Chang confirmed that the commission yesterday morning had received a letter from UMC that asks for "administrative guidance" regarding the transfer of shares from He Jian.

"Actually we have never dealt with this kind of case before so we have no idea of what to do at this point," Chang said in a telephone interview. "But if they want to use exchange technology transfer for the Chinese stock, they need to file an application to obtain permission from us."

During a question-and-answer session at the legislature yesterday, Minister of Economic Affairs Ho Mei-yueh (何美玥) said that any form of stake transfer is considered "investment."

She said that should UMC fail to apply for the government's permission to invest in the Chinese chipmaker, the company will be fined between NT$50,000 and NT$25 million, in accordance with the Act Governing Relations Between Peoples of the Taiwan Area and the Mainland Area (兩岸人民關係條例).

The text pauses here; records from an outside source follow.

--- src/rtl/irq_mask_bank.sv ---
`timescale 1ns/1ps
// Bank of per-target enable masks, one word each at consecutive word offsets.
// Assumes word accesses only; the low two address bits are ignored.
module irq_mask_bank #(
    parameter int unsigned W         = 32,
    parameter int unsigned ADDR_W    = 5,
    parameter int unsigned NT        = 4,
    parameter int unsigned MASK_BASE = 16
) (
    input  logic                 clk,
    input  logic                 rst_n,
    input  logic                 wr_en_i,
    input  logic [ADDR_W-1:0]    addr_i,
    input  logic [W-1:0]         wdata_i,
    output logic [NT-1:0][W-1:0] mask_o
);
    localparam int unsigned WORD_W    = ADDR_W - 2;
    localparam int unsigned BASE_WORD = MASK_BASE / 4;

    logic [WORD_W-1:0] word_idx;
    logic [NT-1:0]     hit;

    assign word_idx = addr_i[ADDR_W-1:2];

    for (genvar t = 0; t < NT; t++) begin : g_mask
        localparam logic [WORD_W-1:0] MY_WORD = WORD_W'(BASE_WORD + t);
        logic [W-1:0] mask_q;

        assign hit[t] = wr_en_i && (word_idx == MY_WORD);

        // Load the mask on a matching write; clear on reset.
        always_ff @(posedge clk) begin
            if (!rst_n)      mask_q <= '0;
            else if (hit[t]) mask_q <= wdata_i;
        end

        assign mask_o[t] = mask_q;

        assert_mask_load_R4: assert property (@(posedge clk) disable iff (!rst_n)
            (wr_en_i && (addr_i[ADDR_W-1:2] == MY_WORD)) |=> (mask_o[t] == $past(wdata_i)));

        assert_mask_hold_R8: assert property (@(posedge clk) disable iff (!rst_n)
            !(wr_en_i && (addr_i[ADDR_W-1:2] == MY_WORD)) |=> $stable(mask_o[t]));

        assert_mask_reset_R1: assert property (@(posedge clk)
            !rst_n |=> (mask_o[t] == '0));
    end

    assert_one_target_R4: assert property (@(posedge clk) disable iff (!rst_n)
        $onehot0(hit));
endmodule
**config.mk**
```make
export PLATFORM = sky130hd
export DESIGN_NAME = nest_intc
export DESIGN_NICKNAME = d
export VERILOG_FILES = /design/src/rtl/nest_intc_pkg.sv /design/src/rtl/nest_intc_extin.sv /design/src/rtl/nest_intc_pick.sv /design/src/rtl/nest_intc_track.sv /design/src/rtl/nest_intc.sv
export SDC_FILE = /design/constraint.sdc
export NUM_CORES = 1
export LEC_CHECK = 0
export BUFFER_PORTS_ARGS = -buffer_cell sky130_fd_sc_hd__buf_2
export CAP_MARGIN = 10
export CORE_MARGIN = 1
export CORE_UTILIZATION = 30
export CTS_CLUSTER_SIZE = 40
export DETAILED_ROUTE_END_ITERATION = 10
export GPL_TIMING_DRIVEN = 0
export PLACE_DENSITY_LB_ADDON = 0.2
export SYNTH_ARGS = -nofsm -noshare
export SYNTH_HDL_FRONTEND = slang
export SYNTH_SLANG_ARGS = --single-unit
```
**constraint.sdc**
```tcl
create_clock -name clk -period 1.6 [get_ports clk]
set_input_delay 0.16 -clock clk [delete_from_list [all_inputs] [get_ports clk]]
set_output_delay 0.16 -clock clk [all_outputs]
set_load 0.05 [all_outputs]
```
**src/rtl/cap_pkg.sv**
```systemverilog
package cap_pkg;
  typedef enum logic [1:0] {
    EDGE_OFF  = 2'd0,
    EDGE_RISE = 2'd1,
    EDGE_FALL = 2'd2,
    EDGE_ANY  = 2'd3
  } edge_mode_e;

  // qualifying-edge decode for a previous/current sample pair
  function automatic logic edge_hit(input logic [1:0] mode, input logic prev, input logic cur);
    logic r;
    case (edge_mode_e'(mode))
      EDGE_RISE: r = ~prev & cur;
      EDGE_FALL: r = prev & ~cur;
      EDGE_ANY:  r = prev ^ cur;
      default:   r = 1'b0;
    endcase
    return r;
  endfunction
endpackage

```
**src/rtl/cap_sync.sv**
```systemverilog
module cap_sync #(
  parameter int STAGES = 2
) (
  input  logic clk,
  input  logic rst_n,
  input  logic d_i,
  output logic q_o
);
  logic [STAGES-1:0] chain_q;

  generate
    if (STAGES == 1) begin : g_one
      always_ff @(posedge clk or negedge rst_n)
        if (!rst_n) chain_q <= '0;
        else        chain_q <= d_i;
    end else begin : g_many
      always_ff @(posedge clk or negedge rst_n)
        if (!rst_n) chain_q <= '0;
        else        chain_q <= {chain_q[STAGES-2:0], d_i};
    end
  endgenerate

  assign q_o = chain_q[STAGES-1];
endmodule

```
**src/rtl/cap_edge.sv**
```systemverilog
module cap_edge
  import cap_pkg::*;
(
  input  logic       clk,
  input  logic       rst_n,
  input  logic       sample_i,
  input  logic [1:0] mode_i,
  output logic       hit_o
);
  logic prev_q;

  always_ff @(posedge clk or negedge rst_n)
    if (!rst_n) prev_q <= 1'b0;
    else        prev_q <= sample_i;

  assign hit_o = edge_hit(mode_i, prev_q, sample_i);
endmodule

```
**src/rtl/cap_slots.sv**
```systemverilog
module cap_slots #(
  parameter int CW = 32
) (
  input  logic          clk,
  input  logic          rst_n,
  input  logic          hit_i,
  input  logic          rearm_i,
  input  logic          second_sel_i,
  input  logic [CW-1:0] count_i,
  output logic [CW-1:0] cap1_o,
  output logic [CW-1:0] cap2_o,
  output logic          evt_o
);
  localparam logic [1:0] IDX_FULL = 2'd2;

  logic [1:0] idx_q;
  logic [1:0] idx_eff;
  logic       take_first;
  logic       take_second;

  assign idx_eff     = rearm_i ? 2'd0 : idx_q;
  assign take_first  = hit_i && (idx_eff == 2'd0);
  assign take_second = hit_i && (idx_eff == 2'd1);

  always_ff @(posedge clk or negedge rst_n) begin
    if (!rst_n) begin
      idx_q  <= 2'd0;
      cap1_o <= '0;
      cap2_o <= '0;
      evt_o  <= 1'b0;
    end else begin
      if (take_first)  cap1_o <= count_i;
      if (take_second) cap2_o <= count_i;
      idx_q <= take_first ? 2'd1 : (take_second ? IDX_FULL : idx_eff);
      evt_o <= (take_first && !second_sel_i) || (take_second && second_sel_i);
    end
  end

  // once both slots are full, nothing moves until re-armed
  a_r3_full_holds: assert property (@(posedge clk) disable iff (!rst_n)
    (idx_q == IDX_FULL && !rearm_i) |=> ($stable(cap1_o) && $stable(cap2_o)));

  // an event always follows a qualifying hit
  a_r4_evt_from_hit: assert property (@(posedge clk) disable iff (!rst_n)
    evt_o |-> $past(hit_i));

  // a re-arm with no edge returns to the first slot
  a_r5_rearm_first: assert property (@(posedge clk) disable iff (!rst_n)
    (rearm_i && !hit_i) |=> (idx_q == 2'd0));
endmodule

```
**src/rtl/edge_stamp_unit.sv**
```systemverilog
module edge_stamp_unit
  import cap_pkg::*;
#(
  parameter int CW          = 32,
  parameter int SYNC_STAGES = 2
) (
  input  logic          clk,
  input  logic          rst_n,
  input  logic [CW-1:0] count_i,
  input  logic          pin_i,
  input  logic [1:0]    edge_mode_i,
  input  logic          pin_is_input_i,
  input  logic          second_irq_sel_i,
  input  logic          clr_cap_i,
  output logic [CW-1:0] cap1_o,
  output logic [CW-1:0] cap2_o,
  output logic          cap_evt_o
);
  logic       pin_sync;
  logic       raw_hit;
  logic       qual_hit;
  logic [1:0] mode_q;
  logic       mode_enable_rearm;
  logic       rearm;

  cap_sync #(.STAGES(SYNC_STAGES)) u_sync (
    .clk(clk), .rst_n(rst_n), .d_i(pin_i), .q_o(pin_sync)
  );

  cap_edge u_edge (
    .clk(clk), .rst_n(rst_n), .sample_i(pin_sync),
    .mode_i(edge_mode_i), .hit_o(raw_hit)
  );

  always_ff @(posedge clk or negedge rst_n)
    if (!rst_n) mode_q <= EDGE_OFF;
    else        mode_q <= edge_mode_i;

  assign mode_enable_rearm = (mode_q == EDGE_OFF) && (edge_mode_i != EDGE_OFF);
  assign rearm    = clr_cap_i || mode_enable_rearm;
  assign qual_hit = raw_hit && pin_is_input_i;

  cap_slots #(.CW(CW)) u_slots (
    .clk(clk), .rst_n(rst_n), .hit_i(qual_hit), .rearm_i(rearm),
    .second_sel_i(second_irq_sel_i), .count_i(count_i),
    .cap1_o(cap1_o), .cap2_o(cap2_o), .evt_o(cap_evt_o)
  );

  // pin as output blocks all captures
  a_r2_output_blocks: assert property (@(posedge clk) disable iff (!rst_n)
    !pin_is_input_i |=> ($stable(cap1_o) && $stable(cap2_o) && !cap_evt_o));

  // disabled mode blocks all captures
  a_r1_off_blocks: assert property (@(posedge clk) disable iff (!rst_n)
    (edge_mode_i == EDGE_OFF) |=> ($stable(cap1_o) && $stable(cap2_o) && !cap_evt_o));
endmodule

```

While Ho said the ministry will deal with the issue impartially, the latest development with UMC is apparently a thorny issue for the government -- in that even if the company files an application to invest in China, it is uncertain whether it will be approved.

The government has stipulated that Taiwanese chipmakers can set up a total of three 8-inch semiconductor factories in China. Taiwan Semiconductor Manufacturing Co (台積電) gained permission for one plant last year, while applications from ProMOS Technologies Inc (茂德科技) and Powerchip Semiconductor Corp (力晶半導體) are being reviewed.

The issue also drew intensive discussion yesterday among financial regulators over whether the 15-percent stake is fair to shareholders.

To safeguard investor interests, Financial Supervisory Commission Chairman Kong Jaw-sheng (龔照勝) said the commission will ask UMC to explain within a week how the company came up with the allotment of a 15-percent stake as compensation from He Jian.

Kong said this kind of stake transfer should first undergo professional appraisal and then be passed by UMC's board. If UMC did not abide by the regulation, it will be fined between NT$120,000 and NT$2.4 million.